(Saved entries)

▼▼▼

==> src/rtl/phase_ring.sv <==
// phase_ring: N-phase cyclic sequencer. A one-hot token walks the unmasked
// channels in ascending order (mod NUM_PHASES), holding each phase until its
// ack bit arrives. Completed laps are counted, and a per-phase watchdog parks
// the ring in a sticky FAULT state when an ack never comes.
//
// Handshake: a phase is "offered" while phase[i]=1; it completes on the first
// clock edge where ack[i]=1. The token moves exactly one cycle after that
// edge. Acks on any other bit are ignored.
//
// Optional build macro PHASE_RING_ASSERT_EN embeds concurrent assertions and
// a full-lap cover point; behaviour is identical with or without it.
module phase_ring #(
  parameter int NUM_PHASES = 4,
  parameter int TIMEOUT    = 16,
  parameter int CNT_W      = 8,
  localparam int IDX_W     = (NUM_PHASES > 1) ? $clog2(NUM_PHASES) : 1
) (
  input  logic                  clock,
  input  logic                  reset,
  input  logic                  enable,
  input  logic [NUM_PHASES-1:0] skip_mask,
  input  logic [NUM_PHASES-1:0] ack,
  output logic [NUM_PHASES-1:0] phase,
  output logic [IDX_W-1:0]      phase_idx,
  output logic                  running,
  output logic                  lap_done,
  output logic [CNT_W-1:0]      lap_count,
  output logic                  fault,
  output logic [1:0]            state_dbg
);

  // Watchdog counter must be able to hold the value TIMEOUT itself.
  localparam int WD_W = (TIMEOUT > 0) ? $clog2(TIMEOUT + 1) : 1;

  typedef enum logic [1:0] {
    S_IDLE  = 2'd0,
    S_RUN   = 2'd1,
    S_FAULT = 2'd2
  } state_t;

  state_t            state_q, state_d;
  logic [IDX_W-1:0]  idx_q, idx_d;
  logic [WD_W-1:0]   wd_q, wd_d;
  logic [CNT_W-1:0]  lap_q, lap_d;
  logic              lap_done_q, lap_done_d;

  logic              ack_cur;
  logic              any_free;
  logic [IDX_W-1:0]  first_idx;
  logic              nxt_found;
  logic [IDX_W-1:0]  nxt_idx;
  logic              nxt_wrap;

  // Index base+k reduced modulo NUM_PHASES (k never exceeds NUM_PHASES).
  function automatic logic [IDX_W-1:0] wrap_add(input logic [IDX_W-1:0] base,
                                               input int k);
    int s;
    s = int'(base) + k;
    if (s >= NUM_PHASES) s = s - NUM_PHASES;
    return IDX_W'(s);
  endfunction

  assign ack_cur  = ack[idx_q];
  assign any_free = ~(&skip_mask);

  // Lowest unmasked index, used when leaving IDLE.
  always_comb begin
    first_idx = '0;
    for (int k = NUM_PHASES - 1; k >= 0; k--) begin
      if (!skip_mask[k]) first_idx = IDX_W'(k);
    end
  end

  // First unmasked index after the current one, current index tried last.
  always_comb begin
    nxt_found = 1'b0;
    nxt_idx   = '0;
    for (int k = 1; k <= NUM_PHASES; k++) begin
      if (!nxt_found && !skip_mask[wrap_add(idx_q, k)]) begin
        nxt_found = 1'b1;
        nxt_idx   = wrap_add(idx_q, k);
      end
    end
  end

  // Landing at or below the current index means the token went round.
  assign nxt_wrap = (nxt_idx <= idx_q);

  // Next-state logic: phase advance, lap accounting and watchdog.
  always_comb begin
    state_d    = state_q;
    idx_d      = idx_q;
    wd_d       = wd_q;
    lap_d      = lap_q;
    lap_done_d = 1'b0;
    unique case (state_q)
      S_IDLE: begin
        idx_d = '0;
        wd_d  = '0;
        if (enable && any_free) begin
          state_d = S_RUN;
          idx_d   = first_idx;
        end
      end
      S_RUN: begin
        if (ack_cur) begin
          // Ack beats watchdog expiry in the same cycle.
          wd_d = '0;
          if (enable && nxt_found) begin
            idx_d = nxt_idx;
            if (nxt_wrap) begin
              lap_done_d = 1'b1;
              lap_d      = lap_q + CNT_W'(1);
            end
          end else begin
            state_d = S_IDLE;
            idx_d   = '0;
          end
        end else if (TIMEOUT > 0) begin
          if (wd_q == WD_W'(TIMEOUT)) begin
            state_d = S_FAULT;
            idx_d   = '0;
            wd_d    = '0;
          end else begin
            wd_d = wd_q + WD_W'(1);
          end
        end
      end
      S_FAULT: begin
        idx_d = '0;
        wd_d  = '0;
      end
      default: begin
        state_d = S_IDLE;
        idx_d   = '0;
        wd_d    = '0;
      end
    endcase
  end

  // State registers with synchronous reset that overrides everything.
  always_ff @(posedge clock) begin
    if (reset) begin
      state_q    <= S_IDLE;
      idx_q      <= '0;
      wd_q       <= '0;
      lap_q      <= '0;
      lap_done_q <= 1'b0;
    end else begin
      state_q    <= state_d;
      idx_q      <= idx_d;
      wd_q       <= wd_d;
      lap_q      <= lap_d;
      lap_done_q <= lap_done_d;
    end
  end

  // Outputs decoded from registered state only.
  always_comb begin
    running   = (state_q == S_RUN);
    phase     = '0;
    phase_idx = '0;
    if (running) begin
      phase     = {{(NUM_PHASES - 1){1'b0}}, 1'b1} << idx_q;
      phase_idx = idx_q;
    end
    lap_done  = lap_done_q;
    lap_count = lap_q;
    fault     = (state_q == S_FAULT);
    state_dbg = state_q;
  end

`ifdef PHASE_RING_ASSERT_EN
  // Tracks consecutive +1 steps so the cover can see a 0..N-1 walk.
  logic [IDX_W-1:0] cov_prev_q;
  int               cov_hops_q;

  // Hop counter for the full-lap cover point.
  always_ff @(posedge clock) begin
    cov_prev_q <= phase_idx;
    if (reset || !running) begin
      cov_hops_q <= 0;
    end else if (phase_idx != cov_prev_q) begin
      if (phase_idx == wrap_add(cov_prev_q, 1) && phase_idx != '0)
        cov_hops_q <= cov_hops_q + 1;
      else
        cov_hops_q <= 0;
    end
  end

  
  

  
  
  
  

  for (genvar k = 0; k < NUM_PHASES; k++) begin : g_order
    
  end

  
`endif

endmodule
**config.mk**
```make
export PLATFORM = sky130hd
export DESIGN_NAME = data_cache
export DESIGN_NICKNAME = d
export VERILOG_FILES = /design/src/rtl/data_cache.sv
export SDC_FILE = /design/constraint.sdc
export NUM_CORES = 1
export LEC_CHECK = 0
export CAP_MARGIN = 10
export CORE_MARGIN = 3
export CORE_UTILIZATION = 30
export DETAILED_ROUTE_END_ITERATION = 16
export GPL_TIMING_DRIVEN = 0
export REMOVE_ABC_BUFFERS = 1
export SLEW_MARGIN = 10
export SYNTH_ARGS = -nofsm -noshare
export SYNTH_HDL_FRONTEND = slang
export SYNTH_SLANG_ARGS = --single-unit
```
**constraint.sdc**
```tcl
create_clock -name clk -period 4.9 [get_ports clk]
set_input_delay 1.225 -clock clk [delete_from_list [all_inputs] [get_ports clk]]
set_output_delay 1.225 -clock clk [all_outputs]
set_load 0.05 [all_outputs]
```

▲▲▲
▼▼▼

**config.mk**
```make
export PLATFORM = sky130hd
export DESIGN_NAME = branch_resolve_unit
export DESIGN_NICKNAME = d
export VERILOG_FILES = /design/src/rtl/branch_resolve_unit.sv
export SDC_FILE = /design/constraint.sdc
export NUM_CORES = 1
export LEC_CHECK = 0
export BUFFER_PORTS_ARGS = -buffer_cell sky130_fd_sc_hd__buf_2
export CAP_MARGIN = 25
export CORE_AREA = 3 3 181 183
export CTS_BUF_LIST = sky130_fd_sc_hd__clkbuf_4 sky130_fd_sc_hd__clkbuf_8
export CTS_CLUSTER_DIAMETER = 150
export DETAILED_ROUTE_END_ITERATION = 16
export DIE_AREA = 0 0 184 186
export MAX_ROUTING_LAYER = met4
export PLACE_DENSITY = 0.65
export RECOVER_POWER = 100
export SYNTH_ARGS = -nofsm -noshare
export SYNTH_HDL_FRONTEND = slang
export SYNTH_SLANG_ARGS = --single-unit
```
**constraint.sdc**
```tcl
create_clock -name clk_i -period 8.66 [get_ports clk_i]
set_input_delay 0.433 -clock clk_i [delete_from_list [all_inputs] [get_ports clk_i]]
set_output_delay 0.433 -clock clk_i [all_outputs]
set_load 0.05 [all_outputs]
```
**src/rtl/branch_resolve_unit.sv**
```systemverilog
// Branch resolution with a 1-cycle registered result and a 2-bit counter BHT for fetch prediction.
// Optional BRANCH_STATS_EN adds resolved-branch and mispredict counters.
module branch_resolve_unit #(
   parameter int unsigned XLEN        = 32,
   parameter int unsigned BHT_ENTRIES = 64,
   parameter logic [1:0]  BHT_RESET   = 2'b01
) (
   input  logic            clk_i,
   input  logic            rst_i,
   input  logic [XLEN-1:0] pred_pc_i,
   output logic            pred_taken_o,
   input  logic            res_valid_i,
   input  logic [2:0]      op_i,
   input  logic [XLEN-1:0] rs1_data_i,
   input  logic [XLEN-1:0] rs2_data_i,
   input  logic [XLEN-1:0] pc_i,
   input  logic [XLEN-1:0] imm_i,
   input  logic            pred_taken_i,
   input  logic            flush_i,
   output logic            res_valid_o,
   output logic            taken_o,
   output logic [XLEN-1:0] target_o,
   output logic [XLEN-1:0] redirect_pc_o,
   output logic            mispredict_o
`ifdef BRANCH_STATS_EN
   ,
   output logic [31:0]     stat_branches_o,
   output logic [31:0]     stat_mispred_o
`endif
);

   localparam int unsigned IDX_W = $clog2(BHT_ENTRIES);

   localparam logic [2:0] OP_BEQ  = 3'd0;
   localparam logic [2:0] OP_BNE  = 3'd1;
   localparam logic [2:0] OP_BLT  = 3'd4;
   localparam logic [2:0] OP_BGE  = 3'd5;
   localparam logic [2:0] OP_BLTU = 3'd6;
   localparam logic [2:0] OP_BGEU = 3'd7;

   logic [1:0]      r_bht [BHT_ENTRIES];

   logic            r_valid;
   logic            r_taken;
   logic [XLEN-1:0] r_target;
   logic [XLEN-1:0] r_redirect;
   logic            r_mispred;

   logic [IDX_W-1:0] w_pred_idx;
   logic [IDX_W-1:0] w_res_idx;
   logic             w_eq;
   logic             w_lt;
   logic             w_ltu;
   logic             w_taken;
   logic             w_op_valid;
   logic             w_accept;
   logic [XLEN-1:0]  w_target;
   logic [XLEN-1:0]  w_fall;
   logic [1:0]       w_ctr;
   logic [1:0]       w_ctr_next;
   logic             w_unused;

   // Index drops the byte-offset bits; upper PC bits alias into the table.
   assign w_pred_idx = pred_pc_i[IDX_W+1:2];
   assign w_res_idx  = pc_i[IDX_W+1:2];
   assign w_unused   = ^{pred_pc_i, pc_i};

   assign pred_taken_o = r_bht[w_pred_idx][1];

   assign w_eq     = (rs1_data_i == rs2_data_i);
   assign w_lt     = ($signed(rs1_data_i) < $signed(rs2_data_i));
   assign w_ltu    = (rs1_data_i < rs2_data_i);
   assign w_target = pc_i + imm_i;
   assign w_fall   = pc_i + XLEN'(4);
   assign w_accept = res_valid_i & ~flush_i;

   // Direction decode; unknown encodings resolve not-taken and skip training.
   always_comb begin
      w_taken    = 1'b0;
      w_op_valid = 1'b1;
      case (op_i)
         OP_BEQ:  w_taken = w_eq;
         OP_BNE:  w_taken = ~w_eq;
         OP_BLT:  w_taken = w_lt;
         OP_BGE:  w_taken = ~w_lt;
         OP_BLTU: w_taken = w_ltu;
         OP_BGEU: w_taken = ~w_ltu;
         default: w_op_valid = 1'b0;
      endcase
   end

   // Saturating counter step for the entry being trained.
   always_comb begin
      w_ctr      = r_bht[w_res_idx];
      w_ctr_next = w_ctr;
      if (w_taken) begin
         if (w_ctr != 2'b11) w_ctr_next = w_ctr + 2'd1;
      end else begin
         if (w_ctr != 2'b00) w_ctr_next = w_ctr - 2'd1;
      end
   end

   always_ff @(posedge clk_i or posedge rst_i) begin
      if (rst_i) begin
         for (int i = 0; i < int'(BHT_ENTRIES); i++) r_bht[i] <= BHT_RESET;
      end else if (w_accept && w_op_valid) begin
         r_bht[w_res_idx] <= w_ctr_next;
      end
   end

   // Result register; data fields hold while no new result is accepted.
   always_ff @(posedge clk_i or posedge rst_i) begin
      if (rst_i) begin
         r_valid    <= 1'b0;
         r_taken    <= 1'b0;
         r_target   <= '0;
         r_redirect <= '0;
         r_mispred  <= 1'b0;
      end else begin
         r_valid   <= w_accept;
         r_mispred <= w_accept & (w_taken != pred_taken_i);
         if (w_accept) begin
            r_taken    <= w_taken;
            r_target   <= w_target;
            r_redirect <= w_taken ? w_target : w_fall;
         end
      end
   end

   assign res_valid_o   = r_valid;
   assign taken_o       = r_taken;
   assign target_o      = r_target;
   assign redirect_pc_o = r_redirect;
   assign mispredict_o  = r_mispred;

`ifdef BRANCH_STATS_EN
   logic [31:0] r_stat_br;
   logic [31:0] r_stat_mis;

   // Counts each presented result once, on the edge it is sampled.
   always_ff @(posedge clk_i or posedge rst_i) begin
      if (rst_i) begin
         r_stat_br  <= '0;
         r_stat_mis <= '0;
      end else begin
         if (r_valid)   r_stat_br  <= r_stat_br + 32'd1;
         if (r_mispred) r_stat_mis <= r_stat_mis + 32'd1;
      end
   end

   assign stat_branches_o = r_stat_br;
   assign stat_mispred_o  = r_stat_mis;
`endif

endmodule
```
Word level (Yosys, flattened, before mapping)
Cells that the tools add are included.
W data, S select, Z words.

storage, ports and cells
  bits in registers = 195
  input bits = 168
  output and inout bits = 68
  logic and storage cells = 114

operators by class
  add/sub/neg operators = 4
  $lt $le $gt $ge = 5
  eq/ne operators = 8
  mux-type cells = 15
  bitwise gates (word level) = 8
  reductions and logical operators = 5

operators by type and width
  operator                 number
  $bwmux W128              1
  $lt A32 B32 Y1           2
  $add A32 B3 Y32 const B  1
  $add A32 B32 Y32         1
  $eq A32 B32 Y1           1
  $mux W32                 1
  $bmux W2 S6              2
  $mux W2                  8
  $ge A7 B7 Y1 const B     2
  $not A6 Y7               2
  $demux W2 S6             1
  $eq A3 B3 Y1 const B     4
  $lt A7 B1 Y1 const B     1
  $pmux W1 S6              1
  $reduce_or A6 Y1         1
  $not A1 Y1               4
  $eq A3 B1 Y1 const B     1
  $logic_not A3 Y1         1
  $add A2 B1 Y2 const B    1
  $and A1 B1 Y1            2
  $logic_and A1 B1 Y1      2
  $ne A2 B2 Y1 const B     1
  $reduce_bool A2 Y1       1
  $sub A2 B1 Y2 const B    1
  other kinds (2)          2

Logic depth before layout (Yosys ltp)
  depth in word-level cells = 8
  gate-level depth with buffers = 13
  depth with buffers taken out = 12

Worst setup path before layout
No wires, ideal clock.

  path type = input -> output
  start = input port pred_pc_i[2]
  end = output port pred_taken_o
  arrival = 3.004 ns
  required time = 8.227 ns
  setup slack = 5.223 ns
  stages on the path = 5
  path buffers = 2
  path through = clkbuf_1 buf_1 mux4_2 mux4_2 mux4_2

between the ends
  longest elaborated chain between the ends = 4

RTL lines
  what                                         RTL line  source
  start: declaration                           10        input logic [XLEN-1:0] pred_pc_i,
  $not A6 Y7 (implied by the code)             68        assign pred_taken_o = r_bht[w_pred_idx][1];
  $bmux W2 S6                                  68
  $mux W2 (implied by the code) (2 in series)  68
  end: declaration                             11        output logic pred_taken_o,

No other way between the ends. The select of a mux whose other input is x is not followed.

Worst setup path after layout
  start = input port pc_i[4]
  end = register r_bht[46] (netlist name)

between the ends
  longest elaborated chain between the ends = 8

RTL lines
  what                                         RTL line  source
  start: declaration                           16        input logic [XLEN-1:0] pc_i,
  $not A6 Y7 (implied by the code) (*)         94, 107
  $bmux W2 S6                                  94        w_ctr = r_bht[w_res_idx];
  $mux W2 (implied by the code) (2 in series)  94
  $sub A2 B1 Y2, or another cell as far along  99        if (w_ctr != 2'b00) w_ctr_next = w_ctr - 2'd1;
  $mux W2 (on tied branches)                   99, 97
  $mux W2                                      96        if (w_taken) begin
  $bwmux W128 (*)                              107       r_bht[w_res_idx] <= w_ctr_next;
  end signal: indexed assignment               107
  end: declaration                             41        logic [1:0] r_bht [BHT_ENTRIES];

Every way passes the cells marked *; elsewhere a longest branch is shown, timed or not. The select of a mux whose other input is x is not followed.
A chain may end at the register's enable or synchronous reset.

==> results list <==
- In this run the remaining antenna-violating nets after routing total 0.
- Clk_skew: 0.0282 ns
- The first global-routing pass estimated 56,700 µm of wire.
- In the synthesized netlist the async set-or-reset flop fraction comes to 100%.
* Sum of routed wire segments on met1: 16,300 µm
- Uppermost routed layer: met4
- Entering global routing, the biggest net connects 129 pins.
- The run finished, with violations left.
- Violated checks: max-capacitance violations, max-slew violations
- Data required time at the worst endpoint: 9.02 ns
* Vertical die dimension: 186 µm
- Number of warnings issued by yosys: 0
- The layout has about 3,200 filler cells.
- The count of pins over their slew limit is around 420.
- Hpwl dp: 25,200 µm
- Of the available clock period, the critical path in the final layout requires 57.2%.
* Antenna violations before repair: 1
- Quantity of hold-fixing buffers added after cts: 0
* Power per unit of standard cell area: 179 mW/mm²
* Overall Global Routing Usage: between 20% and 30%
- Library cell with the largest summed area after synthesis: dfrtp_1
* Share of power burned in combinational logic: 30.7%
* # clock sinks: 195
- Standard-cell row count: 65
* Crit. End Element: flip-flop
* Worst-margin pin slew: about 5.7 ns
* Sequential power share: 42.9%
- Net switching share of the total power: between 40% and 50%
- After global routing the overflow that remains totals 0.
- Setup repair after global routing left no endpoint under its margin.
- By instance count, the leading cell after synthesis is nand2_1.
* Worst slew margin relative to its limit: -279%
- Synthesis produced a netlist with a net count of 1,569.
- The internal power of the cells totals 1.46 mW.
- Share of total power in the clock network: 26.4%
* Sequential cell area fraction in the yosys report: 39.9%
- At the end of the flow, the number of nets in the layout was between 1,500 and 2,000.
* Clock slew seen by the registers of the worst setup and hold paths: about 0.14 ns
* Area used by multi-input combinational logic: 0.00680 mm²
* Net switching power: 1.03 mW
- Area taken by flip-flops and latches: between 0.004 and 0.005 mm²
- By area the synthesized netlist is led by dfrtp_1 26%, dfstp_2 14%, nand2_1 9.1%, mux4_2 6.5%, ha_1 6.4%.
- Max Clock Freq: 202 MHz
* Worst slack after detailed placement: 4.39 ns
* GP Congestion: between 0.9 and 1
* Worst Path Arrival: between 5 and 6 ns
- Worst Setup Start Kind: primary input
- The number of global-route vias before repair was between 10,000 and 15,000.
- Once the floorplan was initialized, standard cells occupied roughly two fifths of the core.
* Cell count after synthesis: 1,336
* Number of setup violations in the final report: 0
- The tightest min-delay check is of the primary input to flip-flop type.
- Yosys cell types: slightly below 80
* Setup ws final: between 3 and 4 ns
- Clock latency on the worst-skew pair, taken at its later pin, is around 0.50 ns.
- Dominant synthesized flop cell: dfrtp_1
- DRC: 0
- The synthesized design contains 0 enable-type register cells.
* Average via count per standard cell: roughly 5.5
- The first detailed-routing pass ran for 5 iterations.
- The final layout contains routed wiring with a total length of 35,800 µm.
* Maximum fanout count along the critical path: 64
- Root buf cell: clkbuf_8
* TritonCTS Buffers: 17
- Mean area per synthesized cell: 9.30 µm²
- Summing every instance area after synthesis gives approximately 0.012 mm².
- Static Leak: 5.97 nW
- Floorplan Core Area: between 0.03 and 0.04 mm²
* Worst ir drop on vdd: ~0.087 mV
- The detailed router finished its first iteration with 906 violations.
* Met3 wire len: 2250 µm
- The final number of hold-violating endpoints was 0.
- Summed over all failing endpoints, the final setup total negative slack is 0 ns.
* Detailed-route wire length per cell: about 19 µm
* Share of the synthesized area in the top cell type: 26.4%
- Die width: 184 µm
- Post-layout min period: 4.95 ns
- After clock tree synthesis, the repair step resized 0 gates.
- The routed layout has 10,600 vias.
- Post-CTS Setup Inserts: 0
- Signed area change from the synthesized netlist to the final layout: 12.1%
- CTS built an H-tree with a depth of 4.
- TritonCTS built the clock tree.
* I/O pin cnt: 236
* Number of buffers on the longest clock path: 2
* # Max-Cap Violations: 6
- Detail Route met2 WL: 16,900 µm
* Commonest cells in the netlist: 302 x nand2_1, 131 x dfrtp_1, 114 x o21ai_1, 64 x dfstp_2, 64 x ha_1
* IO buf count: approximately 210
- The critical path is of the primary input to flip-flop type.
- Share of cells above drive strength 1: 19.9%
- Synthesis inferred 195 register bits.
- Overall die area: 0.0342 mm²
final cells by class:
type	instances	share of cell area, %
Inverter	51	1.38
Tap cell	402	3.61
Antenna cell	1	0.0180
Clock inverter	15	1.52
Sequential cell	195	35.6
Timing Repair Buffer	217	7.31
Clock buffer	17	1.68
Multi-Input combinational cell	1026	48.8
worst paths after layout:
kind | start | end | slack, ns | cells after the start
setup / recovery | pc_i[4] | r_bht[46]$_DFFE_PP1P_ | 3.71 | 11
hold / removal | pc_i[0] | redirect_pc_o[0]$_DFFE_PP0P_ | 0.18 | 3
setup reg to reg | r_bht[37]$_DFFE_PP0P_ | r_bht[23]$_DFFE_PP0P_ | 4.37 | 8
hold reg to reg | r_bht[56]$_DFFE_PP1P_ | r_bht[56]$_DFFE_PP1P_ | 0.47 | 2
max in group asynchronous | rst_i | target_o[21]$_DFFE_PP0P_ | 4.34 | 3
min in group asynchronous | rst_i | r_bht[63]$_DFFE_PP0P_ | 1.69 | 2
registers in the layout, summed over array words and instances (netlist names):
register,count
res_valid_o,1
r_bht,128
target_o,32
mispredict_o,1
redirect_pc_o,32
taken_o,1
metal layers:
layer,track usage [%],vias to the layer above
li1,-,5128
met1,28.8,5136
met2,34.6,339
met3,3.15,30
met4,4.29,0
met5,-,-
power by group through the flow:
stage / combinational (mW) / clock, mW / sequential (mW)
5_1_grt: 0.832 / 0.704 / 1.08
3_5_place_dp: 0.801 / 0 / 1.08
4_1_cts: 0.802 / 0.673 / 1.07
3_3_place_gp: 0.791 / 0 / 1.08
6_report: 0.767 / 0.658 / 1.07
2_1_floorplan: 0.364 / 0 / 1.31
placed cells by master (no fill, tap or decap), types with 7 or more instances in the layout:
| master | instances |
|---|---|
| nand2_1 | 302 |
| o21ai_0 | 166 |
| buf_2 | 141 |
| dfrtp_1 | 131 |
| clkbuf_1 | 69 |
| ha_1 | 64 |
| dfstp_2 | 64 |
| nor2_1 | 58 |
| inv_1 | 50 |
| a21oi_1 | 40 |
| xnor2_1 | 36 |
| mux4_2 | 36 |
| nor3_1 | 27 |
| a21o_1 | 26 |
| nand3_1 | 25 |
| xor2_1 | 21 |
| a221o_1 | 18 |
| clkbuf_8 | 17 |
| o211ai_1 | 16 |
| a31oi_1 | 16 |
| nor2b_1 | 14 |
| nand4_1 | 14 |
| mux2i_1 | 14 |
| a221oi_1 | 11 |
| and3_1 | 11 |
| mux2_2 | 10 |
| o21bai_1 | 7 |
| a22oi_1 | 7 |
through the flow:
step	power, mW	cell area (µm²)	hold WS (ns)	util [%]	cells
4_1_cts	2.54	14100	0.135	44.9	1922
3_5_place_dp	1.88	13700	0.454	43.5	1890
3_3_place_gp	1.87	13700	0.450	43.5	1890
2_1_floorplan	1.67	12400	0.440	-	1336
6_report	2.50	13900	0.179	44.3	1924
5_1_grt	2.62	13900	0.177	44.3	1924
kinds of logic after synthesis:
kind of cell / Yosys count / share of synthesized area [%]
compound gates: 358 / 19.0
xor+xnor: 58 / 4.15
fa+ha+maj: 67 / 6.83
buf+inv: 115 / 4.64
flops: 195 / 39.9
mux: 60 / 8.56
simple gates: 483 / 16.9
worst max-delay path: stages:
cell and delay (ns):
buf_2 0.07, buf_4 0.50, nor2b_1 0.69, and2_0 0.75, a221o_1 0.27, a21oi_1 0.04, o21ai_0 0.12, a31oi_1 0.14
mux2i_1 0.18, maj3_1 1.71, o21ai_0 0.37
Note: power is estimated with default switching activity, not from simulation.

▲▲▲

:: Prompt ::
Your task for the entries above: copy exactly the span starting with the line with "setup reg to" and going on through the line with "ha_1 | 64 |", both lines included, and nothing else.

:: Task output ::
setup reg to reg | r_bht[37]$_DFFE_PP0P_ | r_bht[23]$_DFFE_PP0P_ | 4.37 | 8
hold reg to reg | r_bht[56]$_DFFE_PP1P_ | r_bht[56]$_DFFE_PP1P_ | 0.47 | 2
max in group asynchronous | rst_i | target_o[21]$_DFFE_PP0P_ | 4.34 | 3
min in group asynchronous | rst_i | r_bht[63]$_DFFE_PP0P_ | 1.69 | 2
registers in the layout, summed over array words and instances (netlist names):
register,count
res_valid_o,1
r_bht,128
target_o,32
mispredict_o,1
redirect_pc_o,32
taken_o,1
metal layers:
layer,track usage [%],vias to the layer above
li1,-,5128
met1,28.8,5136
met2,34.6,339
met3,3.15,30
met4,4.29,0
met5,-,-
power by group through the flow:
stage / combinational (mW) / clock, mW / sequential (mW)
5_1_grt: 0.832 / 0.704 / 1.08
3_5_place_dp: 0.801 / 0 / 1.08
4_1_cts: 0.802 / 0.673 / 1.07
3_3_place_gp: 0.791 / 0 / 1.08
6_report: 0.767 / 0.658 / 1.07
2_1_floorplan: 0.364 / 0 / 1.31
placed cells by master (no fill, tap or decap), types with 7 or more instances in the layout:
| master | instances |
|---|---|
| nand2_1 | 302 |
| o21ai_0 | 166 |
| buf_2 | 141 |
| dfrtp_1 | 131 |
| clkbuf_1 | 69 |
| ha_1 | 64 |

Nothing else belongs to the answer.